In 1988 Ortiz Cofer was recognized with the Witter Brynner Foundation Award for Poetry, and the next year she received National Endowment for the Arts fellowship. This led her to write the autobiographical novel The Line of the Sun (1989), which would be nominated for the Pulitzer Prize, and a collection of stories and essays, Silent Dancing (1990), from which the story "More Room" won the Pushcart Prize. She was nominated for another Pulitzer for the collection The Latin Deli (1993). The collection's title story, "The Latin Deli," won an O. Henry Prize. Ortiz Cofer’s writing paid homage to the strictly defined and highly ritualized lives of Puerto Rican women, but her life and her act of writing break that mold; she redefined what it means to be a Puerto Rican woman. Some of her significant later works are the memoir, The Cruel Country, the poetry collection A Love Story Beginning in Spanish (2005), the young-adult novel Call Me Maria (2006), the novel The Meaning of Consuelo (2003) and the 2000 essay collection, Woman in Front of the Sun: On Becoming a Writer. She became a tenured professor at the University of Georgia in 1992, where she taught until her retirement in 2013. Shortly after her retirement, she was diagnosed with cancer, but still maintained speaking engagements. In 2010 she was accepted into the Georgia Writers Hall of Fame, and has received numerous other honors and awards in her distinguished career.

Judith Ortiz Cofer passed away at home in Louisville, Georgia, on December 30, 2016. She was survived by her husband and daughter.

Bibliography

Acosta-Belén, Edna. “A MELUS Interview: Judith Ortiz Cofer.” MELUS 18. 3 (1993): 83–97. Print

Bost, Suzanne. “Transgressing Borders: Puerto Rican and Latina Mestizaje.” MELUS 25.2 (2000): 187–211. Print.

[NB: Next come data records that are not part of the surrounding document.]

**src/rtl/vga_sync.sv**
```systemverilog
// vga_sync: 640x480 @ 60 Hz VGA raster timing generator.
// A clock divider produces the pixel enable (p_tick); x/y raster counters
// advance on it. hsync/vsync/frame_tick are registered so they move on the
// same edge as the coordinate they describe. video_on is a pure decode of
// the registered coordinates, gated by reset.
// CLK_DIV is legal over 2..16 (the divider is 4 bits wide).
module vga_sync #(
  parameter int H_DISPLAY = 640,
  parameter int H_FRONT   = 16,
  parameter int H_SYNC    = 96,
  parameter int H_BACK    = 48,
  parameter int V_DISPLAY = 480,
  parameter int V_FRONT   = 10,
  parameter int V_SYNC    = 2,
  parameter int V_BACK    = 33,
  parameter int CLK_DIV   = 4
) (
  input  logic       clk,
  input  logic       reset,
  output logic       hsync,
  output logic       vsync,
  output logic       video_on,
  output logic       p_tick,
  output logic [9:0] x,
  output logic [9:0] y,
  output logic       frame_tick
);

  localparam int H_TOTAL = H_DISPLAY + H_FRONT + H_SYNC + H_BACK;
  localparam int V_TOTAL = V_DISPLAY + V_FRONT + V_SYNC + V_BACK;

  localparam logic [3:0] DIV_MAX  = 4'(CLK_DIV - 1);
  localparam logic [9:0] X_MAX    = 10'(H_TOTAL - 1);
  localparam logic [9:0] Y_MAX    = 10'(V_TOTAL - 1);
  localparam logic [9:0] X_VIS    = 10'(H_DISPLAY);
  localparam logic [9:0] Y_VIS    = 10'(V_DISPLAY);
  localparam logic [9:0] HS_START = 10'(H_DISPLAY + H_FRONT);
  localparam logic [9:0] HS_END   = 10'(H_DISPLAY + H_FRONT + H_SYNC - 1);
  localparam logic [9:0] VS_START = 10'(V_DISPLAY + V_FRONT);
  localparam logic [9:0] VS_END   = 10'(V_DISPLAY + V_FRONT + V_SYNC - 1);

  logic [3:0] div_cnt_q, div_cnt_d;
  logic       p_tick_q, p_tick_d;
  logic [9:0] x_q, x_d;
  logic [9:0] y_q, y_d;
  logic       hsync_q, hsync_d;
  logic       vsync_q, vsync_d;
  logic       frame_tick_q, frame_tick_d;
  logic       x_wrap;
  logic       y_wrap;

  // Pixel divider: p_tick is high for the whole cycle in which div_cnt sits
  // at its terminal value, so the counters step on the edge that ends it.
  always_comb begin
    div_cnt_d = (div_cnt_q == DIV_MAX) ? 4'd0 : div_cnt_q + 4'd1;
    p_tick_d  = (div_cnt_d == DIV_MAX);
  end

  // Raster counters: x steps on every pixel enable, y on the line wrap.
  always_comb begin
    x_wrap       = (x_q == X_MAX);
    y_wrap       = (y_q == Y_MAX);
    x_d          = x_q;
    y_d          = y_q;
    frame_tick_d = 1'b0;
    if (p_tick_q) begin
      x_d = x_wrap ? 10'd0 : x_q + 10'd1;
      if (x_wrap) begin
        y_d = y_wrap ? 10'd0 : y_q + 10'd1;
      end
      frame_tick_d = x_wrap && y_wrap;
    end
  end

  // Sync decode from the next coordinates so the pins move with x/y.
  always_comb begin
    hsync_d = !((x_d >= HS_START) && (x_d <= HS_END));
    vsync_d = !((y_d >= VS_START) && (y_d <= VS_END));
  end

  // State registers; reset clears counters and parks syncs inactive (high).
  always_ff @(posedge clk or negedge reset) begin
    if (!reset) begin
      div_cnt_q    <= 4'd0;
      p_tick_q     <= 1'b0;
      x_q          <= 10'd0;
      y_q          <= 10'd0;
      hsync_q      <= 1'b1;
      vsync_q      <= 1'b1;
      frame_tick_q <= 1'b0;
    end else begin
      div_cnt_q    <= div_cnt_d;
      p_tick_q     <= p_tick_d;
      x_q          <= x_d;
      y_q          <= y_d;
      hsync_q      <= hsync_d;
      vsync_q      <= vsync_d;
      frame_tick_q <= frame_tick_d;
    end
  end

  // Output mapping; video_on is forced low while reset is held.
  assign hsync      = hsync_q;
  assign vsync      = vsync_q;
  assign p_tick     = p_tick_q;
  assign x          = x_q;
  assign y          = y_q;
  assign frame_tick = frame_tick_q;
  assign video_on   = (x_q < X_VIS) && (y_q < Y_VIS) && reset;

endmodule

```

Fahmy, Sam. "Noted Author Judith Ortiz Cofer Receives SEC Faculty Achievment Award." UGA Today. U of Georgia Office of Public Affairs, 20 Apr. 2013. Web. 25 Mar. 2015.

Faymonville, Carment. “New Transnational Identities in Judith Ortiz Cofer’s Autobiographical Fiction.” MELUS 26.2 (2001): 129–158. Print.

Kanellos, Nicolas, ed. The Hispanic American Almanac: A Reference Work on Hispanics in the United States. 3d ed. Detroit: Gale, 1993. Print.

"Judith Ortiz Cofer 1952–2016." Poetry Foundation, 2017,www.poetryfoundation.org/poems-and-poets/poets/detail/judith-ortiz-cofer. Accessed 2 Feb. 2017.

Ortiz Cofer, Judith “Puerto Rican Literature in Georgia? An Interview with Judith Ortiz Cofer.” Interview by Rafael Ocasio. The Kenyon Review 14.4 (1992): 43–50. Print.